Remarkably, sometimes two functional teeth could be seen in adjacent positions. Closer observation however revealed that one of these teeth was much more advanced, as indicated by the heavily mineralised base, whereas the other was clearly younger. The presence, more posteriorly along the row, of tooth tips undergoing resorption in positions expected to be taken by functional teeth, indicates that the more rostral sequences of three teeth were slightly delayed in their development (or conversely much more advanced, having already entered the next replacement cycle) with respect to more caudal ones, thus explaining the presence of ‘old’ functional teeth, and well advanced tooth germs in adjacent positions.

The pattern was not necessarily similar in both dentaries of the same animal. For instance, in some specimens the dentition on one dentary could be in a stage where several functional teeth were close to being resorbed or were undergoing resorption, whereas this was not the case on the contralateral dentary.

Female grilse

The pattern observed was similar to the pattern observed in the male grilse: one tooth or tooth germ in every position, being in a similar stage of functionality or development every three positions. In the rear of the tooth row, sequences of three teeth could be advanced with respect to those more in the front (Fig. 5c). Here, one in every three positions contained a tooth tip in resorption (accompanied by a tooth germ in development) instead of a functional tooth, as in the corresponding more anterior positions.

Pre-spawning salmon (Figs 5, 6)

No obvious differences were observed between males and females. An X-ray of a representative dentary is shown in Figure 5d and a graphical representation of this dentition is shown in Figure 6b. Clearly, the pattern described for the grilse also holds for the salmon. Briefly, repetitive sequences of three teeth or tooth germs were found, with similar stages of development every third position: a functional tooth, an advanced tooth germ caudal to this tooth, and a young tooth germ in the position caudal to this. Only minor variations were observed, such as the lack of a functional tooth, or a more advanced state of development of two adjacent positions in the row.

Post-spawning kelts (Fig. 5)

The spring animals that survive spawning display a highly variable dentition, both among males and females, as well as in single individuals (right versus left dentary). In some animals, repetitive sequences of three teeth of diminishing developmental stage could still be recognized, despite some variation in the state of development of individual teeth and/or a break in these sequences (i.e. sequences of three teeth of diminishing age separated by one or two teeth) (Fig. 5e). In others, the pattern was not recognizable at all. This could be related to the fact that more teeth than usual were attached, a situation more often found in males, but also occurring in females (cf.
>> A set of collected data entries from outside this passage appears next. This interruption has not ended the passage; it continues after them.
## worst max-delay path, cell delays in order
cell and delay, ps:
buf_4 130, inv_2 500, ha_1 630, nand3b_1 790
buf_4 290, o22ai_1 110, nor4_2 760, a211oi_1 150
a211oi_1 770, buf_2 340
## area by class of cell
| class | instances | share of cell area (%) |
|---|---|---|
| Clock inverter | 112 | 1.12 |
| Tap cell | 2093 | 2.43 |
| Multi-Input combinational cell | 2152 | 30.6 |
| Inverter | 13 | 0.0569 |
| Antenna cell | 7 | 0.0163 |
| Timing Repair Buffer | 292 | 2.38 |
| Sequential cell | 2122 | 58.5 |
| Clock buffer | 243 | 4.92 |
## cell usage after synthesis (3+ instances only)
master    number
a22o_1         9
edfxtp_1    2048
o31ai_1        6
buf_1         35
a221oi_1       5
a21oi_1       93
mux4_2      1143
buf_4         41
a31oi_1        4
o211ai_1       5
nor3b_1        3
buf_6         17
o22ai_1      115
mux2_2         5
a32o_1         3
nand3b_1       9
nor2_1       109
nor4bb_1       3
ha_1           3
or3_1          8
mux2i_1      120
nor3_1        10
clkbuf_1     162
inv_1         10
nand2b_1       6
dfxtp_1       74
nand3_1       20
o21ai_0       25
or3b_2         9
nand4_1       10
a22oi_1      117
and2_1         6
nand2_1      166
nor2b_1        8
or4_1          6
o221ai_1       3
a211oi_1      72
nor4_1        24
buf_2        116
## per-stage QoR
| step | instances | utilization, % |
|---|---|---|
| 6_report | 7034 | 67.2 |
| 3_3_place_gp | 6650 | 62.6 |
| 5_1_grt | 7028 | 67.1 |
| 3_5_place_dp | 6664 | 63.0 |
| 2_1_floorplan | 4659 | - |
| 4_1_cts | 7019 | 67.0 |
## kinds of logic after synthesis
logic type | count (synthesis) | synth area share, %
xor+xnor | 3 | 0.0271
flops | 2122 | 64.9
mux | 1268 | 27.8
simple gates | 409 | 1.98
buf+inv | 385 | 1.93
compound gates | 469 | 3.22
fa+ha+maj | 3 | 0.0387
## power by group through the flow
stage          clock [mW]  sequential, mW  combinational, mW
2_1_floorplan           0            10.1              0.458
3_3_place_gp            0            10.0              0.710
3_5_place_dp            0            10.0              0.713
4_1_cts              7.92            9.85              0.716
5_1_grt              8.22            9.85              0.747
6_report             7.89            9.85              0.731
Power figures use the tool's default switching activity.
**src/rtl/rvs_pkg.sv**
```systemverilog
package rvs_pkg;

  localparam int unsigned SR_W        = 16;
  localparam int unsigned SR_T_BIT    = 15;
  localparam int unsigned SR_S_BIT    = 13;
  localparam int unsigned SR_MASK_LSB = 8;
  localparam int unsigned SR_MASK_MAX = 7;

  // trace off, supervisor on, mask at top level, condition flags clear
  localparam logic [SR_W-1:0] SR_RESET =
      (SR_W'(1) << SR_S_BIT) | (SR_W'(SR_MASK_MAX) << SR_MASK_LSB);

  localparam logic [2:0] FC_SUP_PROG = 3'b110;
  localparam logic [2:0] FC_IDLE     = 3'b000;

  localparam int unsigned PTR_WORDS = 2;
  localparam int unsigned N_PTRS    = 2;
  localparam int unsigned VEC_WORDS = PTR_WORDS * N_PTRS;

  typedef enum logic [1:0] {
    SEQ_START = 2'd0,
    SEQ_FETCH = 2'd1,
    SEQ_DONE  = 2'd2,
    SEQ_RUN   = 2'd3
  } seq_state_t;

endpackage

```
**src/rtl/rvs_fetch_ctrl.sv**
```systemverilog
module rvs_fetch_ctrl
  import rvs_pkg::*;
#(
  parameter int unsigned ADDR_W     = 24,
  parameter int unsigned N_WORDS    = VEC_WORDS,
  parameter int unsigned WORD_BYTES = 2
) (
  input  logic              clk_i,
  input  logic              rst_ni,
  input  logic              rd_ack_i,
  output logic              rd_req_o,
  output logic [ADDR_W-1:0] rd_addr_o,
  output logic [2:0]        rd_fc_o,
  output logic              word_we_o,
  output logic [((N_WORDS > 1) ? $clog2(N_WORDS) : 1)-1:0] word_idx_o,
  output logic              done_o
);

  localparam int unsigned IDX_W = (N_WORDS > 1) ? $clog2(N_WORDS) : 1;
  localparam int unsigned SHIFT = (WORD_BYTES > 1) ? $clog2(WORD_BYTES) : 0;
  localparam logic [IDX_W-1:0] LAST_IDX = IDX_W'(N_WORDS - 1);

  seq_state_t        state_q, state_d;
  logic [IDX_W-1:0]  idx_q, idx_d;
  logic              idx_en;
  logic              take_word;
  logic [ADDR_W-1:0] addr_base;

  assign rd_req_o  = (state_q == SEQ_FETCH);
  assign take_word = rd_req_o & rd_ack_i;
  assign idx_en    = take_word | (state_q == SEQ_START);

  // next-state process
  always_comb begin
    state_d = state_q;
    idx_d   = idx_q;
    unique case (state_q)
      SEQ_START: begin
        state_d = SEQ_FETCH;
        idx_d   = '0;
      end
      SEQ_FETCH: begin
        if (rd_ack_i) begin
          if (idx_q == LAST_IDX) begin
            state_d = SEQ_DONE;
            idx_d   = '0;
          end else begin
            idx_d = idx_q + 1'b1;
          end
        end
      end
      SEQ_DONE: state_d = SEQ_RUN;
      SEQ_RUN:  state_d = SEQ_RUN;
      default:  state_d = SEQ_START;
    endcase
  end

  // register process
  always_ff @(posedge clk_i or negedge rst_ni) begin
    if (!rst_ni) begin
      state_q <= SEQ_START;
      idx_q   <= '0;
    end else begin
      state_q <= state_d;
      if (idx_en) idx_q <= idx_d;
    end
  end

  assign addr_base  = {{(ADDR_W-IDX_W){1'b0}}, idx_q};
  assign rd_addr_o  = rd_req_o ? (addr_base << SHIFT) : '0;
  assign rd_fc_o    = rd_req_o ? FC_SUP_PROG : FC_IDLE;
  assign word_we_o  = take_word;
  assign word_idx_o = idx_q;
  assign done_o     = (state_q == SEQ_DONE);


  req_hold_chk: assert property (@(posedge clk_i) disable iff (!rst_ni)
    (rd_req_o && !rd_ack_i) |=> (rd_req_o && $stable(rd_addr_o)));


  addr_step_chk: assert property (@(posedge clk_i) disable iff (!rst_ni)
    (rd_req_o && rd_ack_i && rd_addr_o != '0 && !done_o && idx_q != LAST_IDX)
      |=> (rd_addr_o == $past(rd_addr_o) + ADDR_W'(WORD_BYTES)));


  done_after_ack_chk: assert property (@(posedge clk_i) disable iff (!rst_ni)
    $rose(done_o) |-> $past(rd_req_o && rd_ack_i));


  done_single_chk: assert property (@(posedge clk_i) disable iff (!rst_ni)
    done_o |=> (!done_o && !rd_req_o));

endmodule

```
**src/rtl/rvs_vector_asm.sv**
```systemverilog
module rvs_vector_asm
  import rvs_pkg::*;
#(
  parameter int unsigned WORD_W = 16,
  parameter int unsigned IDX_W  = 2
) (
  input  logic                          clk_i,
  input  logic                          rst_ni,
  input  logic                          word_we_i,
  input  logic [IDX_W-1:0]              word_idx_i,
  input  logic [WORD_W-1:0]             word_i,
  output logic [PTR_WORDS*WORD_W-1:0]   ssp_o,
  output logic [PTR_WORDS*WORD_W-1:0]   pc_o
);

  localparam int unsigned PTR_W = PTR_WORDS * WORD_W;

  logic [WORD_W-1:0]           slot_q [VEC_WORDS];
  logic [N_PTRS-1:0][PTR_W-1:0] ptr_v;

  for (genvar k = 0; k < VEC_WORDS; k++) begin : g_slot
    logic              slot_en;
    logic [WORD_W-1:0] slot_d;

    assign slot_en = word_we_i && (word_idx_i == IDX_W'(k));
    assign slot_d  = word_i;

    always_ff @(posedge clk_i or negedge rst_ni) begin
      if (!rst_ni) begin
        slot_q[k] <= '0;
      end else if (slot_en) begin
        slot_q[k] <= slot_d;
      end
    end
  end

  // within each pointer the earlier word is the more significant one
  for (genvar p = 0; p < N_PTRS; p++) begin : g_ptr
    for (genvar w = 0; w < PTR_WORDS; w++) begin : g_half
      assign ptr_v[p][(PTR_WORDS-1-w)*WORD_W +: WORD_W] = slot_q[p*PTR_WORDS + w];
    end
  end

  assign ssp_o = ptr_v[0];
  assign pc_o  = ptr_v[1];


  ptr_quiet_chk: assert property (@(posedge clk_i) disable iff (!rst_ni)
    !word_we_i |=> ($stable(ssp_o) && $stable(pc_o)));

endmodule

```
**src/rtl/rvs_ext_rst_timer.sv**
```systemverilog
module rvs_ext_rst_timer #(
  parameter int unsigned PULSE_CYCLES = 124
) (
  input  logic clk_i,
  input  logic rst_ni,
  input  logic sw_req_i,
  output logic ext_rst_o
);

  localparam int unsigned CNT_W = (PULSE_CYCLES > 1) ? $clog2(PULSE_CYCLES) : 1;
  localparam logic [CNT_W-1:0] CNT_LOAD = CNT_W'(PULSE_CYCLES - 1);

  logic             active_q, active_d;
  logic [CNT_W-1:0] cnt_q, cnt_d;
  logic             cnt_en;

  assign cnt_en = active_q | sw_req_i;

  // next-state process
  always_comb begin
    active_d = active_q;
    cnt_d    = cnt_q;
    if (active_q) begin
      if (cnt_q == '0) begin
        active_d = 1'b0;
      end else begin
        cnt_d = cnt_q - 1'b1;
      end
    end else if (sw_req_i) begin
      active_d = 1'b1;
      cnt_d    = CNT_LOAD;
    end
  end

  // register process
  always_ff @(posedge clk_i or negedge rst_ni) begin
    if (!rst_ni) begin
      active_q <= 1'b0;
      cnt_q    <= '0;
    end else if (cnt_en) begin
      active_q <= active_d;
      cnt_q    <= cnt_d;
    end
  end

  assign ext_rst_o = active_q;


  ext_start_chk: assert property (@(posedge clk_i) disable iff (!rst_ni)
    $rose(ext_rst_o) |-> $past(sw_req_i));


  ext_hold_chk: assert property (@(posedge clk_i) disable iff (!rst_ni)
    (ext_rst_o && cnt_q != '0) |=> ext_rst_o);


  ext_ignore_chk: assert property (@(posedge clk_i) disable iff (!rst_ni)
    (ext_rst_o && sw_req_i && cnt_q != '0) |=> (cnt_q == $past(cnt_q) - 1'b1));

endmodule

```
**src/rtl/reset_vector_seq.sv**
```systemverilog
module reset_vector_seq
  import rvs_pkg::*;
#(
  parameter int unsigned ADDR_W     = 24,
  parameter int unsigned WORD_W     = 16,
  parameter int unsigned RST_CYCLES = 124
) (
  input  logic                        clk_i,
  input  logic                        rst_ni,
  output logic                        rd_req_o,
  output logic [ADDR_W-1:0]           rd_addr_o,
  output logic [2:0]                  rd_fc_o,
  input  logic                        rd_ack_i,
  input  logic [WORD_W-1:0]           rd_data_i,
  output logic [SR_W-1:0]             sr_o,
  output logic [PTR_WORDS*WORD_W-1:0] ssp_o,
  output logic [PTR_WORDS*WORD_W-1:0] pc_o,
  output logic                        boot_done_o,
  input  logic                        sw_rst_req_i,
  output logic                        ext_rst_o
);

  localparam int unsigned IDX_W      = (VEC_WORDS > 1) ? $clog2(VEC_WORDS) : 1;
  localparam int unsigned WORD_BYTES = WORD_W / 8;

  logic             word_we;
  logic [IDX_W-1:0] word_idx;
  logic [SR_W-1:0]  sr_q, sr_d;

  rvs_fetch_ctrl #(
    .ADDR_W     (ADDR_W),
    .N_WORDS    (VEC_WORDS),
    .WORD_BYTES (WORD_BYTES)
  ) u_fetch (
    .clk_i      (clk_i),
    .rst_ni     (rst_ni),
    .rd_ack_i   (rd_ack_i),
    .rd_req_o   (rd_req_o),
    .rd_addr_o  (rd_addr_o),
    .rd_fc_o    (rd_fc_o),
    .word_we_o  (word_we),
    .word_idx_o (word_idx),
    .done_o     (boot_done_o)
  );

  rvs_vector_asm #(
    .WORD_W (WORD_W),
    .IDX_W  (IDX_W)
  ) u_asm (
    .clk_i      (clk_i),
    .rst_ni     (rst_ni),
    .word_we_i  (word_we),
    .word_idx_i (word_idx),
    .word_i     (rd_data_i),
    .ssp_o      (ssp_o),
    .pc_o       (pc_o)
  );

  rvs_ext_rst_timer #(
    .PULSE_CYCLES (RST_CYCLES)
  ) u_ext (
    .clk_i     (clk_i),
    .rst_ni    (rst_ni),
    .sw_req_i  (sw_rst_req_i),
    .ext_rst_o (ext_rst_o)
  );

  // status word: forced to the supervisor start state, held afterwards
  assign sr_d = sr_q;

  always_ff @(posedge clk_i or negedge rst_ni) begin
    if (!rst_ni) begin
      sr_q <= SR_RESET;
    end else begin
      sr_q <= sr_d;
    end
  end

  assign sr_o = sr_q;


  sw_no_restart_chk: assert property (@(posedge clk_i) disable iff (!rst_ni)
    (boot_done_o || (!rd_req_o && !$rose(rd_req_o) && ssp_o != '0 && pc_o != '0))
      |=> !rd_req_o);

endmodule

```
## src/rtl/dbgp_pkg.sv

```systemverilog
package dbgp_pkg;

    localparam int WORD_W = 16;
    localparam int LONG_W = 2 * WORD_W;

    localparam logic [5:0] OPC_NOP = 6'h00;
    localparam logic [5:0] OPC_REG = 6'h02;
    localparam logic [5:0] OPC_MEM = 6'h05;

    typedef enum logic [1:0] {
        K_NOP = 2'd0,
        K_REG = 2'd1,
        K_MEM = 2'd2
    } kind_e;

    typedef enum logic [1:0] {
        SZ_BYTE = 2'd0,
        SZ_WORD = 2'd1,
        SZ_LONG = 2'd2,
        SZ_RSVD = 2'd3
    } size_e;

    typedef enum logic [1:0] {
        F_ERR  = 2'd0,
        F_BYTE = 2'd1,
        F_WORD = 2'd2,
        F_LONG = 2'd3
    } fmt_e;

    typedef struct packed {
        kind_e      kind;
        logic       write;
        size_e      size;
        logic       areg;
        logic [2:0] regnum;
        logic [2:0] n_addr;
        logic [2:0] n_ext;
        logic       illegal;
    } op_dec_t;

    function automatic logic [LONG_W-1:0] align_addr(input logic [LONG_W-1:0] a, input size_e s);
        case (s)
            SZ_LONG: return {a[LONG_W-1:2], 2'b00};
            SZ_WORD: return {a[LONG_W-1:1], 1'b0};
            default: return a;
        endcase
    endfunction

    function automatic logic [LONG_W-1:0] fit_data(input logic [LONG_W-1:0] d, input size_e s);
        case (s)
            SZ_BYTE: return {{(LONG_W-8){1'b0}}, d[7:0]};
            SZ_WORD: return {{(LONG_W-WORD_W){1'b0}}, d[WORD_W-1:0]};
            default: return d;
        endcase
    endfunction

endpackage

```

## src/rtl/dbgp_decode.sv

```systemverilog
module dbgp_decode
    import dbgp_pkg::*;
(
    input  logic [WORD_W-1:0] op_word,
    output op_dec_t           dec
);

    logic rsvd_set;
    logic known;

    always_comb begin
        dec        = '0;
        known      = 1'b0;
        rsvd_set   = op_word[9] | op_word[5] | op_word[4];
        dec.write  = ~op_word[8];
        dec.size   = size_e'(op_word[7:6]);
        dec.areg   = op_word[3];
        dec.regnum = op_word[2:0];
        case (op_word[15:10])
            OPC_NOP: begin
                known    = 1'b1;
                dec.kind = K_NOP;
            end
            OPC_REG: begin
                known     = 1'b1;
                dec.kind  = K_REG;
                dec.size  = SZ_LONG;
                dec.n_ext = dec.write ? 3'd2 : 3'd0;
            end
            OPC_MEM: begin
                known      = 1'b1;
                dec.kind   = K_MEM;
                dec.n_addr = 3'd2;
                if (!dec.write)
                    dec.n_ext = 3'd2;
                else if (op_word[7:6] == 2'b10)
                    dec.n_ext = 3'd4;
                else
                    dec.n_ext = 3'd3;
            end
            default: known = 1'b0;
        endcase
        dec.illegal = rsvd_set | (op_word[7:6] == 2'b11) | ~known;
        if (dec.illegal) begin
            dec.n_ext  = 3'd0;
            dec.n_addr = 3'd0;
        end
    end

endmodule

```

## src/rtl/dbgp_rsp_fmt.sv

```systemverilog
module dbgp_rsp_fmt
    import dbgp_pkg::*;
#(
    parameter logic [WORD_W-1:0] ERR_WORD = 16'hFFFF
) (
    input  logic              clk,
    input  logic              rst,
    input  logic              load,
    input  fmt_e              mode,
    input  logic [LONG_W-1:0] data,
    input  logic              rsp_ready,
    output logic              rsp_valid,
    output logic [WORD_W-1:0] rsp_word,
    output logic              rsp_last
);

    logic [LONG_W-1:0] shift_q;
    logic [1:0]        left_q;

    always_ff @(posedge clk) begin
        if (rst) begin
            shift_q <= '0;
            left_q  <= 2'd0;
        end else if (load) begin
            case (mode)
                F_ERR: begin
                    shift_q <= {ERR_WORD, {WORD_W{1'b0}}};
                    left_q  <= 2'd1;
                end
                F_BYTE: begin
                    shift_q <= {8'h00, data[7:0], {WORD_W{1'b0}}};
                    left_q  <= 2'd1;
                end
                F_WORD: begin
                    shift_q <= {data[WORD_W-1:0], {WORD_W{1'b0}}};
                    left_q  <= 2'd1;
                end
                default: begin
                    shift_q <= data;
                    left_q  <= 2'd2;
                end
            endcase
        end else if (left_q != 2'd0 && rsp_ready) begin
            shift_q <= {shift_q[WORD_W-1:0], {WORD_W{1'b0}}};
            left_q  <= left_q - 2'd1;
        end
    end

    assign rsp_valid = (left_q != 2'd0);
    assign rsp_word  = shift_q[LONG_W-1:WORD_W];
    assign rsp_last  = (left_q == 2'd1);

    a_r9_word_held: assert property (@(posedge clk) disable iff (rst)
        (rsp_valid && !rsp_ready && !load) |=> (rsp_valid && $stable(rsp_word)));

endmodule

```

## src/rtl/dbg_cmd_parser.sv

```systemverilog
module dbg_cmd_parser
    import dbgp_pkg::*;
#(
    parameter logic [WORD_W-1:0] ERR_WORD = 16'hFFFF
) (
    input  logic              clk,
    input  logic              rst,
    input  logic              in_valid,
    input  logic [WORD_W-1:0] in_word,
    output logic              in_ready,
    output logic              cmd_valid,
    output logic [1:0]        cmd_kind,
    output logic              cmd_write,
    output logic [1:0]        cmd_size,
    output logic              cmd_areg,
    output logic [2:0]        cmd_regnum,
    output logic [LONG_W-1:0] cmd_addr,
    output logic [LONG_W-1:0] cmd_data,
    input  logic              ack_valid,
    input  logic [LONG_W-1:0] ack_data,
    output logic              rsp_valid,
    output logic [WORD_W-1:0] rsp_word,
    input  logic              rsp_ready
);

    typedef enum logic [2:0] {
        ST_OP    = 3'd0,
        ST_EXT   = 3'd1,
        ST_ISSUE = 3'd2,
        ST_WAIT  = 3'd3,
        ST_RSP   = 3'd4
    } state_e;

    state_e            st_q;
    op_dec_t           dec;
    op_dec_t           rec;
    logic [LONG_W-1:0] addr_q;
    logic [LONG_W-1:0] data_q;
    logic [2:0]        ext_idx;
    logic              rd_cmd;
    logic              fmt_load;
    fmt_e              fmt_mode;
    logic              rsp_last;

    dbgp_decode u_decode (
        .op_word (in_word),
        .dec     (dec)
    );

    assign rd_cmd = !rec.write && (rec.kind != K_NOP);

    always_comb begin
        fmt_load = 1'b0;
        fmt_mode = F_ERR;
        if (st_q == ST_OP) begin
            fmt_load = in_valid && dec.illegal;
        end else begin
            fmt_load = (st_q == ST_ISSUE || st_q == ST_WAIT) && ack_valid && rd_cmd;
            case (rec.size)
                SZ_BYTE: fmt_mode = F_BYTE;
                SZ_WORD: fmt_mode = F_WORD;
                default: fmt_mode = F_LONG;
            endcase
        end
    end

    always_ff @(posedge clk) begin
        if (rst) begin
            st_q    <= ST_OP;
            rec     <= '0;
            addr_q  <= '0;
            data_q  <= '0;
            ext_idx <= 3'd0;
        end else begin
            case (st_q)
                ST_OP: if (in_valid) begin
                    rec     <= dec;
                    addr_q  <= '0;
                    data_q  <= '0;
                    ext_idx <= 3'd0;
                    if (dec.illegal)
                        st_q <= ST_RSP;
                    else if (dec.n_ext == 3'd0)
                        st_q <= ST_ISSUE;
                    else
                        st_q <= ST_EXT;
                end
                ST_EXT: if (in_valid) begin
                    if (ext_idx < rec.n_addr)
                        addr_q <= {addr_q[WORD_W-1:0], in_word};
                    else
                        data_q <= {data_q[WORD_W-1:0], in_word};
                    ext_idx <= ext_idx + 3'd1;
                    if (ext_idx == rec.n_ext - 3'd1)
                        st_q <= ST_ISSUE;
                end
                ST_ISSUE: begin
                    if (ack_valid)
                        st_q <= rd_cmd ? ST_RSP : ST_OP;
                    else
                        st_q <= ST_WAIT;
                end
                ST_WAIT: if (ack_valid) st_q <= rd_cmd ? ST_RSP : ST_OP;
                ST_RSP: if (rsp_valid && rsp_ready && rsp_last) st_q <= ST_OP;
                default: st_q <= ST_OP;
            endcase
        end
    end

    dbgp_rsp_fmt #(.ERR_WORD(ERR_WORD)) u_rsp_fmt (
        .clk       (clk),
        .rst       (rst),
        .load      (fmt_load),
        .mode      (fmt_mode),
        .data      (ack_data),
        .rsp_ready (rsp_ready),
        .rsp_valid (rsp_valid),
        .rsp_word  (rsp_word),
        .rsp_last  (rsp_last)
    );

    assign in_ready   = (st_q == ST_OP) || (st_q == ST_EXT);
    assign cmd_valid  = (st_q == ST_ISSUE);
    assign cmd_kind   = rec.kind;
    assign cmd_write  = rec.write;
    assign cmd_size   = rec.size;
    assign cmd_areg   = rec.areg;
    assign cmd_regnum = rec.regnum;
    assign cmd_addr   = align_addr(addr_q, rec.size);
    assign cmd_data   = fit_data(data_q, rec.size);

    a_r7_single_pulse: assert property (@(posedge clk) disable iff (rst)
        cmd_valid |=> !cmd_valid);

    a_r7_input_stalled: assert property (@(posedge clk) disable iff (rst)
        cmd_valid |-> !in_ready);

    a_r2_error_reply: assert property (@(posedge clk) disable iff (rst)
        (in_ready && !ext_idx[0] && st_q == ST_OP && in_valid && dec.illegal)
        |=> (rsp_valid && rsp_word == ERR_WORD && !cmd_valid));

    a_r8_no_overlap: assert property (@(posedge clk) disable iff (rst)
        cmd_valid |-> !rsp_valid);

    a_r9_no_input_in_reply: assert property (@(posedge clk) disable iff (rst)
        rsp_valid |-> !in_ready);

    a_r5_long_aligned: assert property (@(posedge clk) disable iff (rst)
        (cmd_valid && cmd_kind == 2'd2 && cmd_size == 2'd2) |-> (cmd_addr[1:0] == 2'b00));

endmodule

```
## src/rtl/spa_pkg.sv

```systemverilog
package spa_pkg;
  localparam int CFG_W      = 12;
  localparam int BIT_OP     = 0;
  localparam int BIT_KEEP_F = 1;
  localparam int BIT_KEEP_R = 2;
  localparam int LIVE_BITS  = 3;

  typedef struct packed {
    logic keep_rev;
    logic keep_fwd;
    logic rev_minus_fwd;
  } spa_cfg_t;

  function automatic spa_cfg_t spa_decode(input logic [LIVE_BITS-1:0] w);
    spa_cfg_t c;
    c.rev_minus_fwd = w[BIT_OP];
    c.keep_fwd      = w[BIT_KEEP_F];
    c.keep_rev      = w[BIT_KEEP_R];
    return c;
  endfunction
endpackage

```

## src/rtl/spa_cfg_reg.sv

```systemverilog
module spa_cfg_reg
  import spa_pkg::*;
(
  input  logic             clk,
  input  logic             rst,
  input  logic             we,
  input  logic [CFG_W-1:0] wdata,
  output spa_cfg_t         cfg
);
  // reserved field folded into a deliberately unused net
  logic reserved_unused;
  assign reserved_unused = ^wdata[CFG_W-1:LIVE_BITS];

  always_ff @(posedge clk) begin
    if (rst)     cfg <= '0;
    else if (we) cfg <= spa_decode(wdata[LIVE_BITS-1:0]);
  end

  assert_cfg_reset_R1: assert property (@(posedge clk) rst |=> cfg == '0);
  assert_cfg_hold_R7: assert property (@(posedge clk) disable iff (rst)
    !we |=> $stable(cfg));
  assert_cfg_load_R6: assert property (@(posedge clk) disable iff (rst)
    we |=> cfg == spa_decode($past(wdata[LIVE_BITS-1:0])));
endmodule

```

## src/rtl/spa_gate.sv

```systemverilog
module spa_gate #(
  parameter int IN_W  = 10,
  parameter int OUT_W = IN_W + 1
) (
  input  logic                    pass,
  input  logic signed [IN_W-1:0]  din,
  output logic signed [OUT_W-1:0] dout
);
  always_comb begin
    dout = pass ? OUT_W'(din) : '0;
  end
endmodule

```

## src/rtl/spa_lane.sv

```systemverilog
module spa_lane
  import spa_pkg::*;
#(
  parameter int DATA_W = 10,
  localparam int RES_W = DATA_W + 1
) (
  input  logic                     clk,
  input  logic                     rst,
  input  spa_cfg_t                 cfg,
  input  logic signed [DATA_W-1:0] fwd,
  input  logic signed [DATA_W-1:0] rev,
  output logic signed [RES_W-1:0]  res
);
  logic signed [RES_W-1:0] op_a, op_b, nxt;

  spa_gate #(.IN_W(DATA_W), .OUT_W(RES_W)) u_gate_a (
    .pass(cfg.keep_fwd), .din(fwd), .dout(op_a));
  spa_gate #(.IN_W(DATA_W), .OUT_W(RES_W)) u_gate_b (
    .pass(cfg.keep_rev), .din(rev), .dout(op_b));

  always_comb begin
    if (cfg.rev_minus_fwd) nxt = op_b - op_a;
    else                   nxt = op_a + op_b;
  end

  always_ff @(posedge clk) begin
    if (rst) res <= '0;
    else     res <= nxt;
  end

  assert_lane_reset_R1: assert property (@(posedge clk) rst |=> res == '0);
  assert_both_gated_R4: assert property (@(posedge clk) disable iff (rst)
    (!cfg.keep_fwd && !cfg.keep_rev) |=> res == '0);
  assert_rev_only_R5: assert property (@(posedge clk) disable iff (rst)
    (!cfg.keep_fwd && cfg.keep_rev) |=> res == RES_W'($past(rev)));
  assert_neg_fwd_R3: assert property (@(posedge clk) disable iff (rst)
    (cfg.keep_fwd && !cfg.keep_rev && cfg.rev_minus_fwd)
      |=> res == -RES_W'($past(fwd)));
  assert_no_overflow_R9: assert property (@(posedge clk) disable iff (rst)
    (cfg.keep_fwd && cfg.keep_rev && !cfg.rev_minus_fwd)
      |=> (res[RES_W-1] == 1'b0) || ($past(fwd[DATA_W-1]) || $past(rev[DATA_W-1])));
endmodule

```

## src/rtl/symmetric_preadd.sv

```systemverilog
module symmetric_preadd
  import spa_pkg::*;
#(
  parameter int DATA_W   = 10,
  parameter int NUM_TAPS = 4,
  localparam int RES_W   = DATA_W + 1
) (
  input  logic                       clk,
  input  logic                       rst,
  input  logic                       cfg_we,
  input  logic [CFG_W-1:0]           cfg_wdata,
  input  logic [NUM_TAPS*DATA_W-1:0] fwd_data,
  input  logic [NUM_TAPS*DATA_W-1:0] rev_data,
  output logic [NUM_TAPS*RES_W-1:0]  sum_out
);
  spa_cfg_t cfg;

  spa_cfg_reg u_cfg (
    .clk(clk), .rst(rst), .we(cfg_we), .wdata(cfg_wdata), .cfg(cfg));

  for (genvar i = 0; i < NUM_TAPS; i++) begin : g_lane
    logic signed [RES_W-1:0] lane_res;
    spa_lane #(.DATA_W(DATA_W)) u_lane (
      .clk(clk),
      .rst(rst),
      .cfg(cfg),
      .fwd(fwd_data[i*DATA_W +: DATA_W]),
      .rev(rev_data[i*DATA_W +: DATA_W]),
      .res(lane_res)
    );
    assign sum_out[i*RES_W +: RES_W] = lane_res;
  end
endmodule

```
Fig. 5f). Alternatively, almost no attached functional teeth were left. Replacement teeth in spring animals were present but appeared to be more rare. In contrast, tips of teeth having undergone resorption appeared to be much more frequent. The teeth that were attached showed a heavily mineralised basis, and the surface of the tooth was less smooth than in spawning animals.

Discussion

To our knowledge, this is the first study that examines the tooth pattern throughout nearly all life stages in an animal with a complex life history, involving both freshwater and marine phases. The only other studies that have examined how the initial tooth pattern is set up in a teleost, and whether and how this relates to the pattern of tooth replacement, have been conducted for the zebrafish (Danio rerio) (Huysseune et al. 1998; Van der heyden & Huysseune, 2000; Van der heyden et al. 2001), and for the rainbow trout (Oncorhynchus mykiss), a close relative of Atlantic salmon (Berkovitz & Moore, 1974, 1975; Berkovitz, 1977, 1978; Fraser et al. 2004). However, when comparing our data with those published on trout, we should bear in mind that studies on farmed, inbred and often triploid rainbow trout (introduced into European waters as a foreign species) may not always be comparable with studies on wild Atlantic salmon. Farmed salmonids, especially triploids, often develop severe skeletal malformations that affect the skull and the axial skeleton (Madsen et al. 2000; Sadler et al. 2001); whether they also affect the dentition is not known.

We will first discuss the initial establishment of the tooth pattern (first-generation teeth), and how this pattern is maintained or altered during the subsequent life stages of Atlantic salmon. We will then briefly comment on the supposed development of breeding teeth (for a more exhaustive treatment of this aspect, see Witten et al. 2005). Finally, we discuss the changes that affect the dentition in the most critical of all adult life phases: that of post-spawning survival.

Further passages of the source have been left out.